Brokered deposits: addiction to fickle funds ramps up risks for US regionals
Unlock the Editor’s Digest for free
Roula Khalaf, Editor of the FT, selects her favourite stories in this weekly newsletter.
US regional banks have returned to a stable footing after turmoil in the first half of the year. Back then, the collapse of Silicon Valley Bank, Signature Bank and First Republic in the space of just two months set off a crisis of confidence in the sector.
Intervention by the financial authorities forestalled runs on other banks. But profitability remains a challenge. High interest rates mean small and midsized banks will continue to rely on expensive funding — particularly brokered deposits.
As their name implies, these deposits are funnelled in by external partners. For example, a bank will go to a third-party brokerage like Fidelity and ask it to find customers for a large block of high-yielding certificates of deposit.
For the bank, it is a quick way to get a big influx of funding all at once. For the broker, it is quick way to make some money.
US banks collectively held almost $1.3tn in brokered deposits at the end of the third quarter, according to the Federal Reserve. That is up from $754bn a year ago and is near the pre-pandemic record high.

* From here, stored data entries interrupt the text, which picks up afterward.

`src/design/msnap_pkg.sv`:
```
// Shared types and constants for the multichannel median snapshot block.
// Depends on nothing; every other file refers to it by scoped names.
`timescale 1ns / 1ps

package msnap_pkg;

    // Field widths of the input and result transactions.
    localparam int TYPE_W   = 2;
    localparam int COUNT_W  = 8;
    localparam int FW_W     = 10;

    // Number of channels a request type can address, and of result fields.
    localparam int NUM_TYPES = 4;
    localparam int NUM_OUT   = 4;

    // Channel that also serves as the frame tick.
    localparam logic [TYPE_W-1:0] TICK_CHANNEL = 2'd0;

    // Reset value of the snapshot period register.
    localparam logic [FW_W-1:0] SNAP_PERIOD_RESET = 10'd60;

    typedef logic [COUNT_W-1:0] t_count;
    typedef logic [TYPE_W-1:0]  t_req_type;
    typedef logic [FW_W-1:0]    t_frame;

endpackage

```
`src/design/msnap_lane.sv`:
```
// One channel lane: sample history, fill level and rank-selected current value.
// Depends on msnap_pkg for the sample type.
`timescale 1ns / 1ps

module msnap_lane #(
    parameter int WINDOW = 3
) (
    input  logic              i_clk,
    input  logic              i_rst_n,
    input  logic              i_hit,
    input  msnap_pkg::t_count i_count,
    output msnap_pkg::t_count o_value
);

    localparam int FILL_W = $clog2(WINDOW + 1);

    msnap_pkg::t_count r_hist [WINDOW];
    logic [FILL_W-1:0] r_fill;
    msnap_pkg::t_count r_cur;

    msnap_pkg::t_count n_hist [WINDOW];
    logic [FILL_W-1:0] n_fill;
    msnap_pkg::t_count n_cur;
    logic [FILL_W-1:0] rank [WINDOW];
    logic [FILL_W-1:0] target;

    // History after this sample is shifted in, newest first.
    always_comb begin
        n_hist[0] = i_count;
        for (int k = 1; k < WINDOW; k++) begin
            n_hist[k] = r_hist[k-1];
        end
    end

    // Fill level saturates at the window depth.
    always_comb begin
        if (r_fill < FILL_W'(WINDOW)) begin
            n_fill = r_fill + FILL_W'(1);
        end else begin
            n_fill = r_fill;
        end
    end

    // Stable rank of each valid entry; the entry whose rank is fill/2 is picked.
    // Ties are broken by position, so exactly one entry matches the target.
    always_comb begin
        target = n_fill >> 1;
        n_cur  = '0;
        for (int i = 0; i < WINDOW; i++) begin
            rank[i] = '0;
            for (int j = 0; j < WINDOW; j++) begin
                if (j != i && FILL_W'(j) < n_fill &&
                    (n_hist[j] < n_hist[i] || (n_hist[j] == n_hist[i] && j < i))) begin
                    rank[i] = rank[i] + FILL_W'(1);
                end
            end
            if (FILL_W'(i) < n_fill && rank[i] == target) begin
                n_cur = n_cur | n_hist[i];
            end
        end
    end

    // History needs no reset: only entries below the fill level are read.
    always_ff @(posedge i_clk) begin
        if (i_hit) begin
            for (int k = 0; k < WINDOW; k++) begin
                r_hist[k] <= n_hist[k];
            end
        end
    end

    always_ff @(posedge i_clk) begin
        if (!i_rst_n) begin
            r_fill <= '0;
            r_cur  <= '0;
        end else if (i_hit) begin
            r_fill <= n_fill;
            r_cur  <= n_cur;
        end
    end

    // Value as it stands after the transaction now being processed.
    assign o_value = i_hit ? n_cur : r_cur;

    a_fill_bounded: assert property (@(posedge i_clk) disable iff (!i_rst_n)
        i_hit |=> (r_fill != '0 && r_fill <= FILL_W'(WINDOW)))
        else $error("lane fill level out of range after a sample");

endmodule

```
`src/design/msnap_frame.sv`:
```
// Frame window register and tick counter that decide when a snapshot goes out.
// Depends on msnap_pkg for the frame width and reset constant.
`timescale 1ns / 1ps

module msnap_frame (
    input  logic              i_clk,
    input  logic              i_rst_n,
    input  logic              i_cfg_we,
    input  msnap_pkg::t_frame i_cfg_wdata,
    input  logic              i_tick,
    output logic              o_fire
);

    msnap_pkg::t_frame r_snap_period;
    msnap_pkg::t_frame r_tick;
    msnap_pkg::t_frame n_tick;

    // The counter clears when a snapshot fires, which happens once it reaches the window.
    always_comb begin
        n_tick = r_tick + msnap_pkg::t_frame'(1);
        o_fire = i_tick && (n_tick >= r_snap_period);
    end

    always_ff @(posedge i_clk) begin
        if (!i_rst_n) begin
            r_snap_period <= msnap_pkg::SNAP_PERIOD_RESET;
        end else if (i_cfg_we) begin
            r_snap_period <= i_cfg_wdata;
        end
    end

    always_ff @(posedge i_clk) begin
        if (!i_rst_n) begin
            r_tick <= '0;
        end else if (i_tick) begin
            r_tick <= o_fire ? '0 : n_tick;
        end
    end

    a_clear_on_fire: assert property (@(posedge i_clk) disable iff (!i_rst_n)
        o_fire |=> (r_tick == '0))
        else $error("tick counter not cleared after a snapshot");

endmodule

```
`src/design/multichannel_median_snapshot.sv`:
```
// Top level of the multichannel median snapshot block.
// Depends on msnap_pkg, msnap_lane and msnap_frame.
//
//  Channel   | Handshake                  | Payload
//  ----------+----------------------------+---------------------------------------
//  sample in | i_in_valid / o_in_ready    | i_req_type, i_count
//  snapshot  | o_out_valid / i_out_ready  | o_l_value, o_t_value, o_x_value,
//            |                            | o_post_value
//  config    | i_cfg_we (no wait)         | i_cfg_wdata (frame window)
//
// One sample transaction per cycle is sustained unless a held snapshot stalls. A sample
// waits in the input register, where the lane's rank select and the tick compare run,
// and a snapshot is loaded into the output register as that sample moves on.
// Reset is synchronous and active low; it clears fill levels, current values, the
// tick counter and the valid flags, and restores the frame window to 60.
// A held snapshot stalls the input register only when the output register is full.
`timescale 1ns / 1ps

module multichannel_median_snapshot #(
    parameter int WINDOW   = 3,
    parameter int CHANNELS = 4
) (
    input  logic              i_clk,
    input  logic              i_rst_n,
    input  logic              i_in_valid,
    output logic              o_in_ready,
    input  msnap_pkg::t_req_type i_req_type,
    input  msnap_pkg::t_count i_count,
    input  logic              i_cfg_we,
    input  msnap_pkg::t_frame i_cfg_wdata,
    output logic              o_out_valid,
    input  logic              i_out_ready,
    output msnap_pkg::t_count o_l_value,
    output msnap_pkg::t_count o_t_value,
    output msnap_pkg::t_count o_x_value,
    output msnap_pkg::t_count o_post_value
);

    logic                  r_in_valid;
    msnap_pkg::t_req_type  r_in_type;
    msnap_pkg::t_count     r_in_count;
    logic                  r_out_valid;
    msnap_pkg::t_count     r_out [msnap_pkg::NUM_OUT];

    logic                  advance;
    logic                  accept;
    logic                  tick;
    logic                  fire;
    msnap_pkg::t_count     snap [msnap_pkg::NUM_OUT];

    // The input register moves on whenever the output register can take a result.
    assign advance    = r_in_valid && (!r_out_valid || i_out_ready);
    assign o_in_ready = !r_in_valid || advance;
    assign accept     = i_in_valid && o_in_ready;
    assign tick       = advance && (r_in_type == msnap_pkg::TICK_CHANNEL);

    always_ff @(posedge i_clk) begin
        if (!i_rst_n) begin
            r_in_valid <= 1'b0;
        end else if (accept) begin
            r_in_valid <= 1'b1;
        end else if (advance) begin
            r_in_valid <= 1'b0;
        end
    end

    always_ff @(posedge i_clk) begin
        if (accept) begin
            r_in_type  <= i_req_type;
            r_in_count <= i_count;
        end
    end

    // One lane per channel that a request type can reach; missing channels read zero.
    for (genvar c = 0; c < msnap_pkg::NUM_OUT; c++) begin : g_lane
        if (c < CHANNELS && c < msnap_pkg::NUM_TYPES) begin : g_on
            logic hit;
            assign hit = advance && (r_in_type == msnap_pkg::TYPE_W'(c));
            msnap_lane #(
                .WINDOW (WINDOW)
            ) u_lane (
                .i_clk   (i_clk),
                .i_rst_n (i_rst_n),
                .i_hit   (hit),
                .i_count (r_in_count),
                .o_value (snap[c])
            );
        end else begin : g_off
            assign snap[c] = '0;
        end
    end

    msnap_frame u_frame (
        .i_clk       (i_clk),
        .i_rst_n     (i_rst_n),
        .i_cfg_we    (i_cfg_we),
        .i_cfg_wdata (i_cfg_wdata),
        .i_tick      (tick),
        .o_fire      (fire)
    );

    // Output register: loaded with a snapshot, emptied when the transaction completes.
    always_ff @(posedge i_clk) begin
        if (!i_rst_n) begin
            r_out_valid <= 1'b0;
        end else if (fire) begin
            r_out_valid <= 1'b1;
        end else if (i_out_ready) begin
            r_out_valid <= 1'b0;
        end
    end

    always_ff @(posedge i_clk) begin
        if (fire) begin
            for (int k = 0; k < msnap_pkg::NUM_OUT; k++) begin
                r_out[k] <= snap[k];
            end
        end
    end

    assign o_out_valid  = r_out_valid;
    assign o_l_value    = r_out[0];
    assign o_t_value    = r_out[1];
    assign o_x_value    = r_out[2];
    assign o_post_value = r_out[3];

    a_stall_only_when_full: assert property (@(posedge i_clk) disable iff (!i_rst_n)
        (r_in_valid && !o_in_ready) |-> (r_out_valid && !i_out_ready))
        else $error("input register stalled with room at the output");

    a_snapshot_from_tick: assert property (@(posedge i_clk) disable iff (!i_rst_n)
        $rose(o_out_valid) |->
            $past(r_in_valid && r_in_type == msnap_pkg::TICK_CHANNEL))
        else $error("snapshot raised without a tick channel sample");

endmodule

```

The problem with these deposits is their volatility. Investors chasing high returns are apt to withdraw their cash. Federal Deposit Insurance Corp chair Martin Gruenberg has warned that the sharp rise in this “hot money” presents liquidity risks.
Rating agency S&P Global cited these as a reason for downgrading five regional banks earlier this summer.
At PacWest, brokered deposits made up 22 per cent of all deposits at the end of September, up from 11 per cent a year earlier. At Western Alliance, the figure is about 12 per cent of total deposits.
Brokered deposits are expensive. They are driving up costs and weighing on net interest income. The burden is increased by the slowdown in the commercial loan market — the bread and butter of regional banks.
The worry for investors and regulators is that brokered deposits push regional banks into risky lending. The leap from frying pan to fire is dangerously easy.